Avocado Chicken Salad w/Vegetables

By Dr Ernst
February 17, 2024

Ingredients:

  • Cooked Chicken Breast: Rich in protein and perfect for adding substance to your salad.
  • Avocado: Creamy and packed with healthy fats, it will serve as the base of your salad dressing.
  • Vegetables: Choose a mix of colorful veggies like cucumber, bell peppers, cherry tomatoes, and leafy greens such as spinach or kale. These provide essential vitamins, minerals, and fiber.
  • Lemon Juice: Adds a zesty flavor and helps prevent the avocado from browning.
  • Fresh Herbs: Consider adding cilantro, parsley, or basil for a burst of freshness.
  • Olive Oil: Drizzle some extra virgin olive oil for additional healthy fats and flavor.
  • Salt and Pepper: To season your salad to taste.

Instructions:

  • Prepare the Chicken: Cook the chicken breast until it’s tender and fully cooked. You can bake, grill, or poach it according to your preference. Once cooked, let it cool slightly, then shred or dice it into bite-sized pieces.
  • Dice the Vegetables: Wash and chop your chosen vegetables into small pieces. Aim for uniform sizes for even distribution in the salad.
  • Mash the Avocado: In a large mixing bowl, scoop out the flesh of the avocado and mash it with a fork until smooth.
  • Combine Ingredients: Add the cooked chicken pieces and diced vegetables to the mashed avocado.
  • Season: Squeeze fresh lemon juice over the mixture to add brightness and prevent the avocado from oxidizing. Drizzle with olive oil, then season with salt and pepper to taste.
  • Mix Well: Gently toss all the ingredients together until everything is evenly coated with the avocado dressing.
  • Garnish: Sprinkle chopped fresh herbs on top for an extra layer of flavor and freshness.
  • Serve: Your avocado chicken salad is ready to be enjoyed!
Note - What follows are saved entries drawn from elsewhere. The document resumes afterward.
===== src/design/lhbp_pkg.sv =====
package lhbp_pkg;

	// request codes on req_type
	typedef enum logic {
		REQ_LOOKUP = 1'b0,
		REQ_UPDATE = 1'b1
	} lhbp_req_t;

	localparam int unsigned ADDR_W = 64;
	localparam int unsigned SHIFT_W = 2;
	localparam logic [SHIFT_W-1:0] INST_SHIFT_RST = 2'd2;

	// request queue between front and back
	localparam int unsigned Q_DEPTH = 2;
	localparam int unsigned QPTR_W = 1;
	localparam int unsigned QCNT_W = 2;

	// classified request, as it waits in the queue
	typedef struct packed {
		logic is_update;
		logic taken;
	} lhbp_op_t;

	// queue head as the back end sees it
	typedef struct packed {
		logic     valid;
		lhbp_op_t op;
	} lhbp_head_t;

	// back end status toward the front end
	typedef struct packed {
		logic pop;
		logic init_done;
	} lhbp_stat_t;

endpackage


===== src/design/lhbp_front.sv =====
module lhbp_front #(
	parameter int unsigned LOCAL_ENTRIES = 1024
) (
	input  logic                                clk,
	input  logic                                arst_n,
	input  logic                                in_valid,
	output logic                                in_ready,
	input  logic                                req_type,
	input  logic [lhbp_pkg::ADDR_W-1:0]         pc,
	input  logic                                taken,
	input  logic [lhbp_pkg::SHIFT_W-1:0]        inst_shift,
	input  lhbp_pkg::lhbp_stat_t                stat,
	output lhbp_pkg::lhbp_head_t                head,
	output logic [$clog2(LOCAL_ENTRIES)-1:0]    head_slot
);

	import lhbp_pkg::*;

	localparam int unsigned SLOT_W = $clog2(LOCAL_ENTRIES);
	localparam logic [SLOT_W-1:0] SLOT_MASK = SLOT_W'(LOCAL_ENTRIES - 1);

	logic [ADDR_W-1:0] shifted;
	logic [SLOT_W-1:0] slot;
	lhbp_op_t          op;
	logic              push;

	logic [QPTR_W-1:0] wr_ptr_q;
	logic [QPTR_W-1:0] rd_ptr_q;
	logic [QCNT_W-1:0] count_q;
	lhbp_op_t          op_q   [Q_DEPTH];
	logic [SLOT_W-1:0] slot_q [Q_DEPTH];

	// history table slot and classified request
	always_comb begin
		shifted = pc >> inst_shift;
		slot = shifted[SLOT_W-1:0] & SLOT_MASK;
		op.is_update = (req_type == REQ_UPDATE);
		op.taken = taken;
	end

	assign in_ready = stat.init_done && (count_q != QCNT_W'(Q_DEPTH));
	assign push = in_valid && in_ready;

	always_ff @(posedge clk or negedge arst_n) begin
		if (!arst_n) begin
			wr_ptr_q <= '0;
			rd_ptr_q <= '0;
			count_q <= '0;
		end else begin
			if (push) begin
				wr_ptr_q <= wr_ptr_q + QPTR_W'(1);
			end
			if (stat.pop) begin
				rd_ptr_q <= rd_ptr_q + QPTR_W'(1);
			end
			if (push && !stat.pop) begin
				count_q <= count_q + QCNT_W'(1);
			end else if (!push && stat.pop) begin
				count_q <= count_q - QCNT_W'(1);
			end
		end
	end

	always_ff @(posedge clk) begin
		if (push) begin
			op_q[wr_ptr_q] <= op;
			slot_q[wr_ptr_q] <= slot;
		end
	end

	always_comb begin
		head.valid = (count_q != '0);
		head.op = op_q[rd_ptr_q];
		head_slot = slot_q[rd_ptr_q];
	end

endmodule


===== config.mk =====
export PLATFORM = sky130hd
export DESIGN_NAME = lhbp_front
export DESIGN_NICKNAME = d
export VERILOG_FILES = /design/src/design/lhbp_pkg.sv /design/src/design/lhbp_front.sv
export SDC_FILE = /design/constraint.sdc
export NUM_CORES = 1
export LEC_CHECK = 0
export BUFFER_PORTS_ARGS = -buffer_cell sky130_fd_sc_hd__buf_2
export CAP_MARGIN = 20
export CORE_ASPECT_RATIO = 0.5
export CORE_MARGIN = 5
export CORE_UTILIZATION = 40
export DETAILED_ROUTE_END_ITERATION = 12
export PLACE_DENSITY = 0.77
export REMOVE_ABC_BUFFERS = 1
export SLEW_MARGIN = 20
export SYNTH_ARGS = -nofsm -noshare
export SYNTH_HDL_FRONTEND = slang
export SYNTH_SLANG_ARGS = --single-unit

===== constraint.sdc =====
create_clock -name clk -period 3.7 [get_ports clk]
set_clock_uncertainty 0.15 [all_clocks]
set_input_delay 1.11 -clock clk [delete_from_list [all_inputs] [get_ports clk]]
set_output_delay 1.11 -clock clk [all_outputs]
set_load 0.01 [all_outputs]

# Word-level counts from Yosys, hierarchy flattened
# Memories as Yosys holds them, arrays and structs flattened.
# Cells that the tools add are included.
# word_totals
regBits	4
latch_bits	0
ramBits	24
rom_bits	0
inputBits	73
output_inout_bits	14
mem_count	2
# classes
add_sub_neg	4
n_mul	0
n_div	0
order_cmp	0
eq_ne	1
shift	1
muxes	4
n_bitwise	0
reduce_logical	8
# mem_list
name	depth	word_bits	read_ports	rd_ports_with_merged_regs	write_ports	line_no	rtl
slot_q	2	10	1	0	1	lhbp_front.sv:31	logic [SLOT_W-1:0] slot_q [Q_DEPTH];
op_q	2	2	1	0	1	lhbp_front.sv:30	lhbp_op_t op_q [Q_DEPTH];
# op_table
op	count
$shr 64x2->10	1
$logic_and 1x1->1	4
$mux 2	2
$reduce_bool 2->1	2
$add 1x1->1 const B	2
$add 2x1->2 const B	1
$logic_not 1->1	2
$mux 1	2
$ne 2x2->1 const B	1
$sub 2x1->2 const B	1

# Depth between registers and ports, before layout
# depth
ltp_word	7
ltp_mapped	6
mapped_depth_nobuf	6

# Worst setup path after synthesis
# Ideal clock, no wire load.
# synth_timing
path_kind	input to output
startpoint	in stat[0] in the netlist's numbering
endpoint	out in_ready
arrival_ns	1.256
required_ns	2.440
path_slack_ns	1.184
cell_stages	1
cell_sequence	and2_1
# synth_between
elab_chain_cells	1
# synth_lines
element	line_no	rtl
start, declared	lhbp_front.sv:12	input lhbp_pkg::lhbp_stat_t stat,
$logic_and 1x1->1	lhbp_front.sv:41	assign in_ready = stat.init_done && (count_q != QCNT_W'(Q_DEPTH));
end, declared	lhbp_front.sv:7	output logic in_ready,
# No other way between the ends.

# Final worst setup path
# layout_timing
startpoint	reg rd_ptr_q
endpoint	out head_slot[4]
# layout_between
elab_chain_cells	1
# layout_lines
element	line_no	rtl
start, declared	lhbp_front.sv:28	logic [QPTR_W-1:0] rd_ptr_q;
start signal, assigned	lhbp_front.sv:54	rd_ptr_q <= rd_ptr_q + QPTR_W'(1);
$mem_v2 2x10	--	
end, declared	lhbp_front.sv:14	output logic [$clog2(LOCAL_ENTRIES)-1:0] head_slot
# No other way between the ends.

==> impl_summary.md <==
Die
The floorplan step set the die height to 50.5 um. In this run the core area contains 14 standard-cell rows. The horizontal die dimension is 91.1 um. 87 I/O pins were placed. The starting density of the core is 42.6%. The floorplan step defined a die boundary enclosing 0.00460 mm2. The core outline area is 0.00308 mm2.

Clock network
The clock tree buffer depth is 2. For this design, the sink count on the clock tree is 28. The clock root buffer is sky130_fd_sc_hd__clkbuf_8.

In this run, post-CTS repair resized a total of 0 instances. The CTS tree is built. The post-CTS setup-driven buffer insertion count is 0. After clock tree synthesis, the clock-pin slew on the worst setup and hold paths is 0.09 ns.

The later pin in the worst-skew pair is clocked with a latency of 0.27 ns. The number of buffers created by CTS is 3. The number of hold-repair buffers added at the cts stage is 0.

In this run the number of H-tree levels came out at 1.

Synth
The mapped netlist covers 0.00131 mm2. The mean post-synth cell area is 19.6 um2. Synthesis produced a netlist whose cell count is 67. The number of flip-flops and latches in the synthesized netlist is 28. The register area share after synthesis is 62.5%. The count of warnings emitted by yosys is 0. The number of distinct library cells after synthesis is 16.

Routing
For this run, design rule violations remaining after detail routing come to 0. The detailed-route wire length is 2.07 mm. The number of violations reported at the end of detailed-routing iteration 0 is 18. The via-per-instance ratio is 4.93.

The remaining number of nets flagged by the antenna check after routing is 0. Before antenna repair, the detailed router went through 3 iterations. The detail-routed net length per standard cell is 14.3 um. The number of vias in the routed layout is 710.

Min path
The class of the tightest hold or removal check is flop to flop.

Critical path
The data required time of the worst path is 2.44 ns. Data on the critical path arrives at its endpoint at 1.49 ns. Traced cell by cell, the critical path runs through mux2_2 > buf_2. The critical path class is flop to output pin. On the critical path, the stage with the largest delay is an instance of sky130_fd_sc_hd__dfrtp_1.

The largest fanout on the critical path is 13. Together, buffers and inverters on the worst path number 1. On the critical path the largest part of the delay comes from flip-flops. The kind of capture point of the worst setup path is an output pin. The worst setup path is launched from a flop. On the worst path, the slowest cell contributes a delay of 0.68 ns.

Placement
At the end of routability-driven placement, the weighted congestion stood at 0.710. The final HPWL from detailed placement is 1.61 mm. The total cell area at the placement stage is 0.00152 mm2. The number of port buffers is 35.

STA
The number of hold violations in the final report is 0. The sum of negative setup slack is 0 ns. The slew of the pin with the lowest slew margin is 0.543 ns. The max-slew violation count came to 0.

In this run the tightest slew margin relative to its limit is 63.8%. The maximum clock frequency is 364 MHz. The clock period could shrink to 2.75 ns. The count of endpoints failing setup in the final report is 0. Setup repair after global routing left no endpoint under its margin. The portion of the clock cycle consumed by the worst path in the final layout is 74.2%.

GRT
The aggregate global routing overflow is 0. The via count of the first global-routing pass is 771. The initial antenna violation count is 0. The wire length of the first global-routing pass is 3.67 mm.

The maximum number of pins on one net before global-route repair is 16. In the global route stage, overall resource usage came out at 9.91%.

Status
The run finished with clean final reports.

Finish
After routing the design area is 0.00156 mm2. Relative to the synthesized area, the layout overhead comes to 18.9%. The post-route netlist has 60.6% of its cells at a drive strength greater than 1. The number of inserted filler cells in the final layout is 259.

The repair_antennas step left the layout with diodes totalling 0. The total number of nets in the final design is 179.

Flow run
Max-cap violations in this run came to 0.

Power and ir drop
The total power per unit cell area is 562 mW/mm2. The worst vdd rail ir drop is 0.000186 V. In this run the static leakage power is 0.000597 uW.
You can serve it immediately or refrigerate it for a while to let the flavors meld together before serving.

Additional Tips:

  • Feel free to customize your salad with your favorite low-carb vegetables or herbs.
  • If you prefer a bit of crunch, you can add some sliced almonds or sunflower seeds (if tolerated) for texture.
  • Adjust the seasoning according to your taste preferences. You can also add a dash of your favorite spices or herbs for extra flavor complexity.

With these simple steps, you’ll have a satisfying and nutrient-dense avocado chicken salad that fits your dietary requirements and ketogenic lifestyle!